Exercise brief: What is needed is an exact copy of the entries below, from the line that contains "0 | 0.0123 |" through the final line, both included, and nothing else.

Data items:

[/design/flow/run.sh]
#!/bin/bash
# OpenROAD 26Q1-2900-gdf79404cd8, Yosys 0.63+post, stock flow scripts
make -C /OpenROAD-flow-scripts/flow DESIGN_CONFIG=/design/flow/config.mk WORK_HOME=/design/flow/orfs finish
[/design/flow/config.mk]
export PLATFORM = sky130hd
export DESIGN_NAME = alu_4b
export DESIGN_NICKNAME = alu_4b
export VERILOG_FILES = /design/flow/design.v
export SDC_FILE = /design/flow/constraint.sdc
export NUM_CORES = 4
export LEC_CHECK = 1
export CORE_AREA = 10 10 104 104
export DIE_AREA = 0 0 114 114
[/design/flow/constraint.sdc]
current_design alu_4b

set clk_period 9.3
set clk_io_pct 0.2

create_clock -name clk0 -period $clk_period

set non_clock_inputs [all_inputs -no_clocks]
set_input_delay [expr $clk_period * $clk_io_pct] -clock clk0 $non_clock_inputs
set_output_delay [expr $clk_period * $clk_io_pct] -clock clk0 [all_outputs]
[/design/flow/design.v]
module alu_4b(
    input [3:0] x, y,    
    input z, p1, p2,     
    output reg [7:0] m,  
    output reg [3:0] e,  
    output reg c,		 
    output wire [6:0] disp1op, disp2op  
);
    wire [6:0] seg_op1, seg_op2;
    reg [3:0] e10s, e1s;  
    reg [4:0] dummy;  
    reg [7:0] s1 = 0, s2 = 0, s3 = 0;  
    reg [7:0] b1 = 0, b2 = 0, b3 = 0, b4 = 0; 
    reg [8:0] c1 = 0, c2 = 0, c3 = 0; 
    integer i;
    always @* begin
        if(p1==0 && p2==0) begin  
            dummy[0] = z;
            for(i=0; i<4; i=i+1) begin
                e[i] = (x[i])^(y[i])^(dummy[i]);
                dummy[i+1] = (x[i]&y[i]) | (x[i]&dummy[i]) | (y[i]&dummy[i]);
            end
            c = dummy[4];
        end
        else if(p1==0 && p2==1) begin  
            dummy[0] = z;
            for(i=0; i<4; i=i+1) begin
                e[i] = (x[i])^(y[i])^(dummy[i]);
                dummy[i+1] = (~x[i]&y[i]) | (~x[i]&dummy[i]) | (y[i]&dummy[i]);
            end
            c = dummy[4];
        end
        else if(p1==1 && p2==0) begin  
            for(i=0; i<4; i=i+1) begin
                b1[i] = x[i]&y[0];
                b2[i+1] = x[i]&y[1];
                b3[i+2] = x[i]&y[2];
                b4[i+3] = x[i]&y[3];
            end
            for(i=0; i<8; i=i+1) begin
                s1[i] = b1[i]^b2[i]^c1[i];
                c1[i+1] = (b1[i]&b2[i]) | (b1[i]&c1[i]) | (b2[i]&c1[i]);
            end
            c2[0] = c1[8];
            for(i=0; i<8; i=i+1) begin
                s2[i] = s1[i]^b3[i]^c2[i];
                c2[i+1] = (s1[i]&b3[i]) | (s1[i]&c2[i]) | (b3[i]&c2[i]);
            end
            c3[0] = c2[8];
            for(i=0; i<8; i=i+1) begin
                s3[i] = s2[i]^b4[i]^c3[i];
                c3[i+1] = (s2[i]&b4[i]) | (s2[i]&c3[i]) | (b4[i]&c3[i]);
                m[i] = s3[i];
            end
        end
        else if(p1==1 && p2==1) begin  
            if (y == 4'b0) begin
                e = 4'b0;
                dummy = 5'b0;
                c = 1'b1;
            end
            else begin
                dummy[4] = 0;
                e = x / y;
                dummy = x % y;
                c = 1'b0;
            end
        end
        e10s = e / 10;
        e1s = e % 10;
    end
    seven_seg seg1(e10s, seg_op2);
    seven_seg seg0(e1s, seg_op1);
    assign disp1op = seg_op1;
    assign disp2op = seg_op2;
endmodule
module seven_seg(
    input [3:0] ip,
    output reg [6:0] op
);
    always @* begin
        case(ip)
            4'b0000: op = 7'b1000000;  
            4'b0001: op = 7'b1111001;  
            4'b0010: op = 7'b0100100;  
            4'b0011: op = 7'b0110000;  
            4'b0100: op = 7'b0011001;  
            4'b0101: op = 7'b0010010;  
            4'b0110: op = 7'b0000010;  
            4'b0111: op = 7'b1111000;  
            4'b1000: op = 7'b0000000;  
            4'b1001: op = 7'b0010000;  
            default: op = 7'b0111111;  
        endcase
    end
endmodule
==> impl_metrics.csv <==
group,metric,value,unit
detailed_routing,detail_route.first_pass.iterations,4,
layout,final_common_cell,"clkdlybuf4s50_1",
yosys,synthCells,192,
worst_setup_path,crit_start,"y[0]",
timing,fmax,113,MHz
layout,syn_to_final_growth,27.0,%
floorplan,ioPinCount,38,
detailed_routing,drc,0,
worst_setup_path,crit_path_cell_trace,"clkdlybuf4s50_1 -> inv_1 -> ha_1 -> a21oi_1 -> ha_1 -> o21a_1 -> o211ai_4 -> nand2_1 -> o21ai_1 -> ha_1 -> o21ai_0 -> a211oi_2 -> buf_4 -> mux2_2 -> ha_1 -> or3_1 -> o21ai_0 -> nor3_1 -> a211o_1 -> inv_1 -> ha_1 -> nand2_1 -> o21ai_0 -> clkdlybuf4s50_1",
yosys,yosysChipArea,1730,um2
run,drv_cap,0,
placed_design,gp_congestion,0.809,
yosys,top_cell_area_share,21.0,%
timing,period_needed,8.88,ns
global_route,overflow,0,
global_route,grt_pass1_vias,1339,
worst_setup_path,critPathMaxStageDelay,0.51,ns
worst_setup_path,worstSetupPathType,"in2out",
worst_setup_path,arrival,7.02,ns
timing,finalSetupViolCount,0,
timing,unclocked_pins,13,
timing,rsz0062_at_grt,"no",
layout,mostFrequentLayoutCells,"clkdlybuf4s50_1, inv_1, ha_1",
placed_design,dp_hpwl,3390,um
min_path,hp-start,"x[3]",
timing,worst_pin_slew,0.588,ns
floorplan,floorplan.core_util,19.9,%
power_and_ir_drop,p_total,0.169,mW
yosys,synthArstFlopShare,0,%
worst_setup_path,critPathTopFamily,"AND-OR/OR-AND gates",
timing,slew_headroom,60.8,%
yosys,synth.area.top_cells,"ha_1, fa_1, dlxtn_1",
detailed_routing,diodes,0,
layout,regArea,195,um2
detailed_routing,drt_iter0_drc,75,
global_route,grtUsageMet3,2.13,%
power_and_ir_drop,seq_power_share,7.0,%
min_path,hold_path_class,"in2out",
floorplan,num_rows,34,
power_and_ir_drop,ir_drop,0.0199,mV
yosys,top_area_cell,"ha_1",
floorplan,fp.dieH,114,um
timing,fin_ws,0.422,ns
power_and_ir_drop,pwr-share-clk,0,%
worst_setup_path,critPathLaunchType,"input port",
global_route,grt_use_met2,9.23,%
detailed_routing,wl_per_cell,12.1,um
worst_setup_path,end_kind,"primary output",
layout,drive_gt1_share,11.7,%
global_route,use_met1,8.36,%
worst_setup_path,cp.buffers_inverters,5,
yosys,ys.flops,13,
run,warnings,47,
timing,untimed_endpoints,26,
worst_setup_path,crit_slowest_cell,"clkdlybuf4s50_1",
worst_setup_path,worst_ep_required_time,7.44,ns
yosys,netlist_area,1730,um2
yosys,ff_type,"dlxtn_1",
detailed_routing,antenna_left,0,
global_route,globalRouteTotalUtil,5.96,%
timing,final_hold_viol_count,0,
global_route,top_usage_layer,"met2",
layout,n_fill_cell,938,
placed_design,port_buffers,35,
yosys,yosysUniqueCellTypes,49,
floorplan,coreArea,8680,um2
yosys,edf_count,0,
power_and_ir_drop,p_int,0.0947,mW
floorplan,dieArea,13000,um2
floorplan,die_w,114,um
detailed_routing,wl,3980,um
power_and_ir_drop,power.density,77.0,nW/um2
power_and_ir_drop,combPwrFrac,93.0,%
power_and_ir_drop,p_leak,1.01,nW
placed_design,dpl_worst_slack,0.224,ns
power_and_ir_drop,p_switching,0.0744,mW
global_route,grt_pass1_wl,6490,um
detailed_routing,dr_total_vias,1350,
yosys,ys_cells,192,
detailed_routing,via_per_inst,4.09,
timing,period_used_share,95.5,%
worst_setup_path,crit_fanout,5,
power_and_ir_drop,swShare,44.0,%
timing,finalMaxSlewViolations,0,
global_route,antenna_found_initial,0,
global_route,grt_max_degree,13,
yosys,syn_area_per_cell,9.01,um2
run_status,status,"finished, final reports clean",
yosys,yosys_warnings,10,
layout,comb_area,1370,um2
worst_setup_path,cpMostUsedCell,"ha_1",
timing,fin_tns_setup,0,ns
==> area by class of cell <==
cell class | instances | share of cell area, %
Multi-Input combinational cell | 139 | 62.4
Timing Repair Buffer | 38 | 17.1
Sequential cell | 13 | 8.88
Tap cell | 108 | 6.15
Inverter | 32 | 5.46
==> sequential cells by signal (all words and copies together), names as in the netlist <==
register / flops
m: 8
c: 1
e: 4
==> cells by family (layout without fill, tap and decap cells) <==
kind of cell | after synthesis | count (layout) | synth area share (%)
AND-OR/OR-AND | 38 | 38 | 19.0
latches | 13 | 13 | 11.3
buffers and inverters | 41 | 70 | 10.8
XOR/XNOR | 2 | 2 | 1.01
adder cells (fa/ha/maj) | 45 | 45 | 39.5
other | 2 | 3 | 0.434
AND/OR/NAND/NOR | 47 | 47 | 15.5
multiplexers | 4 | 4 | 2.46
==> synthesized netlist by cell type, types with 3 or more instances <==
cell type / instances
inv_1: 31
ha_1: 29
fa_1: 16
dlxtn_1: 13
nor2_1: 13
nand2_1: 11
o21ai_0: 8
buf_4: 6
a21oi_1: 5
nor3_1: 5
nor2b_1: 3
or3_1: 3
==> power groups by stage <==
| stage | combinational (mW) | clock, mW | sequential (mW) |
|---|---|---|---|
| after CTS | 0.158 | 0 | 0.0120 |
| after global routing | 0.179 | 0 | 0.0123 |
| final | 0.157 | 0 | 0.0119 |
==> stage by stage <==
stage	util (%)	hold slack, ns	area [um2]	std cells
global route	25.3	5.40	2200	330
CTS	25.0	5.33	2170	329
finish	25.3	5.27	2200	330
detailed placement	25.0	5.33	2170	329
floorplan	-	4.20	1730	193
global placement	25.0	5.34	2170	329
==> per-layer routing <==
metal / wire length, um / share of wire [%]
met1: 1880 / 47
met3: 335 / 8.4
met4: 0 / 0
met2: 1760 / 44
met5: 0 / 0
==> what timing repair did <==
item | 4_1_cts | 5_1_grt
endpoints found under the setup margin | 0 | 7
buffers inserted | 0 | 1
hold buffers | 0 | 0
gates resized | 0 | 6
==> path summary, 6_finish.rpt <==
check / endpoint / slack [ns] / cells after the start
worst min-delay path: disp1op[5] / 5.27 / 8
worst max-delay path: disp1op[2] / 0.42 / 24
Power is estimated from default activity; no workload was simulated.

Response box:
| after global routing | 0.179 | 0 | 0.0123 |
| final | 0.157 | 0 | 0.0119 |
==> stage by stage <==
stage	util (%)	hold slack, ns	area [um2]	std cells
global route	25.3	5.40	2200	330
CTS	25.0	5.33	2170	329
finish	25.3	5.27	2200	330
detailed placement	25.0	5.33	2170	329
floorplan	-	4.20	1730	193
global placement	25.0	5.34	2170	329
==> per-layer routing <==
metal / wire length, um / share of wire [%]
met1: 1880 / 47
met3: 335 / 8.4
met4: 0 / 0
met2: 1760 / 44
met5: 0 / 0
==> what timing repair did <==
item | 4_1_cts | 5_1_grt
endpoints found under the setup margin | 0 | 7
buffers inserted | 0 | 1
hold buffers | 0 | 0
gates resized | 0 | 6
==> path summary, 6_finish.rpt <==
check / endpoint / slack [ns] / cells after the start
worst min-delay path: disp1op[5] / 5.27 / 8
worst max-delay path: disp1op[2] / 0.42 / 24
Power is estimated from default activity; no workload was simulated.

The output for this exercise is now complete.